Context: an optimization exercise on an open-source flow, tuned for small area, a short achievable clock period and few clock cycles per item. The choices shown serve that exercise and are no tape-out recipe. In this exercise RTL edits were held to simulation tests only and were not proved equivalent to the original. Power figures rest on the tool's default switching activity, not on a simulated workload.

## flow/design.v

```verilog
module fp64_add #(
    parameter HALF = 0,
    parameter [4:0] CUTS = 5'b00000
) (
    input  wire        clk,
    input  wire        en,
    input  wire [63:0] a,
    input  wire [63:0] b,
    output wire [63:0] p,
    output wire [63:0] m
);
    wire [10:0] ea = a[62:52];
    wire [10:0] eb = b[62:52];
    wire        ean = |ea;
    wire        ebn = |eb;
    wire [10:0] ea1 = {ea[10:1], ea[0] | ~ean};
    wire [10:0] eb1 = {eb[10:1], eb[0] | ~ebn};
    wire [52:0] ma  = {ean, a[51:0]};
    wire [52:0] mb  = {ebn, b[51:0]};
    wire        swap0 = b[62:0] > a[62:0];
    wire [11:0] dab = {1'b0, ea1} - {1'b0, eb1};
    wire [10:0] dba = eb1 - ea1;
    wire        eswap = dab[11];
    wire [10:0] dd  = eswap ? dba : dab[10:0];
    wire [5:0]  d0  = dd[5:0] | {6{|dd[10:6]}};
    wire [52:0] mx0 = swap0 ? mb : ma;
    wire [10:0] ex0 = eswap ? eb1 : ea1;
    wire        sa0 = a[63];
    wire        sb0 = b[63];
    wire [52:0] mx1, my1;
    wire [10:0] ex1;
    wire [5:0]  d1;
    wire        sa1, sb1, swap1;
    wire        fix1;
    wire [52:0] ma1;
    generate if (CUTS[0]) begin : c0
        reg [52:0] mx_q, my_q;
        reg [10:0] ex_q;
        reg [5:0]  d_q;
        reg        sa_q, sb_q, swap_q;
        always @(posedge clk) if (en) begin
            mx_q <= mx0; my_q <= swap0 ? ma : mb; ex_q <= ex0; d_q <= d0;
            sa_q <= sa0; sb_q <= sb0; swap_q <= swap0;
        end
        assign {mx1, my1, ex1, d1, sa1, sb1, swap1} =
               {mx_q, my_q, ex_q, d_q, sa_q, sb_q, swap_q};
        assign fix1 = 1'b0;
        assign ma1  = 53'd0;
    end else begin : n0
        assign {mx1, ex1, d1, sa1, sb1, swap1} = {mx0, ex0, d0, sa0, sb0, swap0};
        assign my1  = eswap ? ma : mb;
        assign fix1 = swap0 & ~eswap;
        assign ma1  = ma;
    end endgenerate
    wire [55:0] fy   = {my1, 3'b000};
    wire [55:0] ysh  = fy >> d1;
    wire [55:0] ymsk = ~({56{1'b1}} << d1);
    wire        stk  = |(fy & ymsk);
    wire [55:0] sigy1 = fix1 ? {ma1, 3'b000} : {ysh[55:1], ysh[0] | stk};
    wire [52:0] mx2;
    wire [55:0] sigy2;
    wire [10:0] ex2;
    wire        sa2, sb2, swap2;
    generate if (CUTS[1]) begin : c1
        reg [52:0] mx_q;
        reg [55:0] sigy_q;
        reg [10:0] ex_q;
        reg        sa_q, sb_q, swap_q;
        always @(posedge clk) if (en) begin
            mx_q <= mx1; sigy_q <= sigy1; ex_q <= ex1;
            sa_q <= sa1; sb_q <= sb1; swap_q <= swap1;
        end
        assign {mx2, sigy2, ex2, sa2, sb2, swap2} =
               {mx_q, sigy_q, ex_q, sa_q, sb_q, swap_q};
    end else begin : n1
        assign {mx2, sigy2, ex2, sa2, sb2, swap2} =
               {mx1, sigy1, ex1, sa1, sb1, swap1};
    end endgenerate
    wire [55:0] sigx2 = {mx2, 3'b000};
    wire [56:0] sum2  = {1'b0, sigx2} + {1'b0, sigy2};
    wire [55:0] dif2  = sigx2 - sigy2;
    wire [56:0] sum3;
    wire [55:0] dif3;
    wire [10:0] ex3;
    wire        sa3, sb3, swap3;
    generate if (CUTS[2]) begin : c2
        reg [56:0] sum_q;
        reg [55:0] dif_q;
        reg [10:0] ex_q;
        reg        sa_q, sb_q, swap_q;
        always @(posedge clk) if (en) begin
            sum_q <= sum2; dif_q <= dif2; ex_q <= ex2;
            sa_q <= sa2; sb_q <= sb2; swap_q <= swap2;
        end
        assign {sum3, dif3, ex3, sa3, sb3, swap3} =
               {sum_q, dif_q, ex_q, sa_q, sb_q, swap_q};
    end else begin : n2
        assign {sum3, dif3, ex3, sa3, sb3, swap3} =
               {sum2, dif2, ex2, sa2, sb2, swap2};
    end endgenerate
    wire        rsh  = sum3[56] | (HALF != 0 && ex3 == 11'd1);
    wire [55:0] nadd3 = rsh ? {sum3[56:2], sum3[1] | sum3[0]} : sum3[55:0];
    wire [10:0] eadd3 = (HALF != 0) ? ex3 - 11'd1 + {10'd0, sum3[56]}
                                    : ex3 + {10'd0, sum3[56]};
    wire        wrap3 = (HALF != 0) && (ex3 == 11'd2047) && sum3[56];
    wire [56:0] fd = (HALF != 0) ? {1'b0, dif3} : {dif3, 1'b0};
    wire [56:0] sent = (ex3 <= 11'd57) ? (57'd1 << (7'd57 - ex3[6:0])) : 57'd0;
    wire [5:0]  lz;
    lzc64 u_lzc (.x({fd | sent, 7'b1000000}), .n(lz));
    wire [56:0] dsh;
    nshl57 u_shl (.x(fd), .s(lz), .y(dsh));
    wire [55:0] nsub3 = dsh[56:1];
    wire [10:0] esub3 = ex3 - {5'd0, lz};
    wire        zsub3 = ~|dif3;
    wire [55:0] nadd4, nsub4;
    wire [10:0] eadd4, esub4;
    wire        wrap4, zsub4, sa4, sb4, swap4;
    generate if (CUTS[3]) begin : c3
        reg [55:0] nadd_q, nsub_q;
        reg [10:0] eadd_q, esub_q;
        reg        wrap_q, zsub_q, sa_q, sb_q, swap_q;
        always @(posedge clk) if (en) begin
            nadd_q <= nadd3; nsub_q <= nsub3; eadd_q <= eadd3; esub_q <= esub3;
            wrap_q <= wrap3; zsub_q <= zsub3; sa_q <= sa3; sb_q <= sb3; swap_q <= swap3;
        end
        assign {nadd4, nsub4, eadd4, esub4, wrap4, zsub4, sa4, sb4, swap4} =
               {nadd_q, nsub_q, eadd_q, esub_q, wrap_q, zsub_q, sa_q, sb_q, swap_q};
    end else begin : n3
        assign {nadd4, nsub4, eadd4, esub4, wrap4, zsub4, sa4, sb4, swap4} =
               {nadd3, nsub3, eadd3, esub3, wrap3, zsub3, sa3, sb3, swap3};
    end endgenerate
    wire        radd = nadd4[2] & (nadd4[1] | nadd4[0] | nadd4[3]);
    wire        rsub = nsub4[2] & (nsub4[1] | nsub4[0] | nsub4[3]);
    wire        w_c1 = nadd4[3] & radd;
    wire        w_up = (nadd4[3] ^ radd) & (nadd4[4] ^ w_c1);
    wire [62:0] fadd = wrap4 ? {12'd0, nadd4[54:4]}
                             : {nadd4[55] ? eadd4 : 11'd0, nadd4[54:3]};
    wire [62:0] madd0 = fadd + {62'd0, wrap4 ? (w_c1 | w_up) : radd};
    wire [62:0] msub0 = {nsub4[55] ? esub4 : 11'd0, nsub4[54:3]} + {62'd0, rsub};
    wire [62:0] madd = (HALF != 0 && madd0[62:52] == 11'h7ff) ? 63'd0 : madd0;
    wire [62:0] msub = (HALF != 0 && msub0[62:52] == 11'h7ff) ? 63'd0 : msub0;
    wire [63:0] radd4 = {sa4, madd};
    wire [63:0] rsub4 = {~zsub4 & (sa4 ^ swap4), msub};
    wire        same4 = ~(sa4 ^ sb4);
    wire [63:0] p4 = same4 ? radd4 : rsub4;
    wire [63:0] m4 = same4 ? rsub4 : radd4;
    generate if (CUTS[4]) begin : c4
        reg [63:0] p_q, m_q;
        always @(posedge clk) if (en) begin
            p_q <= p4; m_q <= m4;
        end
        assign p = p_q;
        assign m = m_q;
    end else begin : n4
        assign p = p4;
        assign m = m4;
    end endgenerate
endmodule
module lzc64 (
    input  wire [63:0] x,
    output wire [5:0]  n
);
    wire [63:0] z0 = ~x;
    wire [31:0] z1;  wire [31:0] c1;
    wire [15:0] z2;  wire [31:0] c2;
    wire [7:0]  z3;  wire [23:0] c3;
    wire [3:0]  z4;  wire [15:0] c4;
    wire [1:0]  z5;  wire [9:0]  c5;
    genvar g;
    generate
        for (g = 0; g < 32; g = g + 1) begin : l1
            assign z1[g] = z0[2*g+1] & z0[2*g];
            assign c1[g] = z0[2*g+1];
        end
        for (g = 0; g < 16; g = g + 1) begin : l2
            assign z2[g] = z1[2*g+1] & z1[2*g];
            assign c2[2*g+1 -: 2] = z1[2*g+1] ? {1'b1, c1[2*g]} : {1'b0, c1[2*g+1]};
        end
        for (g = 0; g < 8; g = g + 1) begin : l3
            assign z3[g] = z2[2*g+1] & z2[2*g];
            assign c3[3*g+2 -: 3] = z2[2*g+1] ? {1'b1, c2[4*g+1 -: 2]} : {1'b0, c2[4*g+3 -: 2]};
        end
        for (g = 0; g < 4; g = g + 1) begin : l4
            assign z4[g] = z3[2*g+1] & z3[2*g];
            assign c4[4*g+3 -: 4] = z3[2*g+1] ? {1'b1, c3[6*g+2 -: 3]} : {1'b0, c3[6*g+5 -: 3]};
        end
        for (g = 0; g < 2; g = g + 1) begin : l5
            assign z5[g] = z4[2*g+1] & z4[2*g];
            assign c5[5*g+4 -: 5] = z4[2*g+1] ? {1'b1, c4[8*g+3 -: 4]} : {1'b0, c4[8*g+7 -: 4]};
        end
    endgenerate
    assign n = z5[1] ? {1'b1, c5[4:0]} : {1'b0, c5[9:5]};
endmodule
module nshl57 (
    input  wire [56:0] x,
    input  wire [5:0]  s,
    output wire [56:0] y
);
    wire [56:0] t5 = s[5] ? {x[24:0], 32'd0}  : x;
    wire [56:0] t4 = s[4] ? {t5[40:0], 16'd0} : t5;
    wire [56:0] t3 = s[3] ? {t4[48:0], 8'd0}  : t4;
    wire [56:0] t2 = s[2] ? {t3[52:0], 4'd0}  : t3;
    wire [56:0] t1 = s[1] ? {t2[54:0], 2'd0}  : t2;
    assign y = s[0] ? {t1[55:0], 1'b0} : t1;
endmodule
module wm_haar (
    input  wire        clk,
    input  wire        rst,         
    input  wire        in_valid,
    output wire        in_ready,
    input  wire [63:0] in_x0,
    input  wire [63:0] in_x1,
    input  wire [63:0] in_x2,
    input  wire [63:0] in_x3,
    output wire        out_valid,
    input  wire        out_ready,
    output wire [63:0] out_y0,
    output wire [63:0] out_y1,
    output wire [63:0] out_y2,
    output wire [63:0] out_y3
);
    localparam [4:0] CUTS1 = 5'b11111;
    localparam [4:0] CUTS2 = 5'b01111;
    localparam integer LAT = 1 + (CUTS1[0] + CUTS1[1] + CUTS1[2] + CUTS1[3] + CUTS1[4])
                               + (CUTS2[0] + CUTS2[1] + CUTS2[2] + CUTS2[3] + CUTS2[4]);
    reg         s_valid;    
    reg         o_valid;
    wire        adv = ~s_valid;
    reg  [63:0] x0, x1, x2, x3;
    always @(posedge clk)
        if (adv) begin
            x0 <= in_x0; x1 <= in_x1; x2 <= in_x2; x3 <= in_x3;
        end
    reg  [LAT-1:0] v;
    always @(posedge clk)
        if (rst) v <= {LAT{1'b0}};
        else if (adv) v <= {v[LAT-2:0], in_valid};
    wire [63:0] s01, d01, s23, d23;
    fp64_add #(.HALF(0), .CUTS(CUTS1)) u_a01 (.clk(clk), .en(adv), .a(x0), .b(x1), .p(s01), .m(d01));
    fp64_add #(.HALF(0), .CUTS(CUTS1)) u_a23 (.clk(clk), .en(adv), .a(x2), .b(x3), .p(s23), .m(d23));
    wire [63:0] y0, y1, y2, y3;
    fp64_add #(.HALF(1), .CUTS(CUTS2)) u_b0 (.clk(clk), .en(adv), .a(s01), .b(s23), .p(y0), .m(y1));
    fp64_add #(.HALF(1), .CUTS(CUTS2)) u_b1 (.clk(clk), .en(adv), .a(d01), .b(d23), .p(y2), .m(y3));
    wire        inc_v  = v[LAT-1];
    wire        o_free = ~o_valid | out_ready;
    reg  [255:0] o_q, s_q;
    always @(posedge clk) begin
        if (o_free) o_q <= s_valid ? s_q : {y0, y1, y2, y3};
        if (~s_valid) s_q <= {y0, y1, y2, y3};
    end
    always @(posedge clk)
        if (rst) begin
            o_valid <= 1'b0;
            s_valid <= 1'b0;
        end else begin
            if (o_free) o_valid <= s_valid | inc_v;
            s_valid <= s_valid ? ~o_free : (inc_v & ~o_free);
        end
    assign in_ready  = ~s_valid;
    assign out_valid = o_valid;
    assign {out_y0, out_y1, out_y2, out_y3} = o_q;
endmodule
```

------------------------------------

■ Required work
From the listing above, copy every line where the string "eswap" is found.

■ Answer to this problem
    wire        eswap = dab[11];
    wire [10:0] dd  = eswap ? dba : dab[10:0];
    wire [10:0] ex0 = eswap ? eb1 : ea1;
        assign my1  = eswap ? ma : mb;
        assign fix1 = swap0 & ~eswap;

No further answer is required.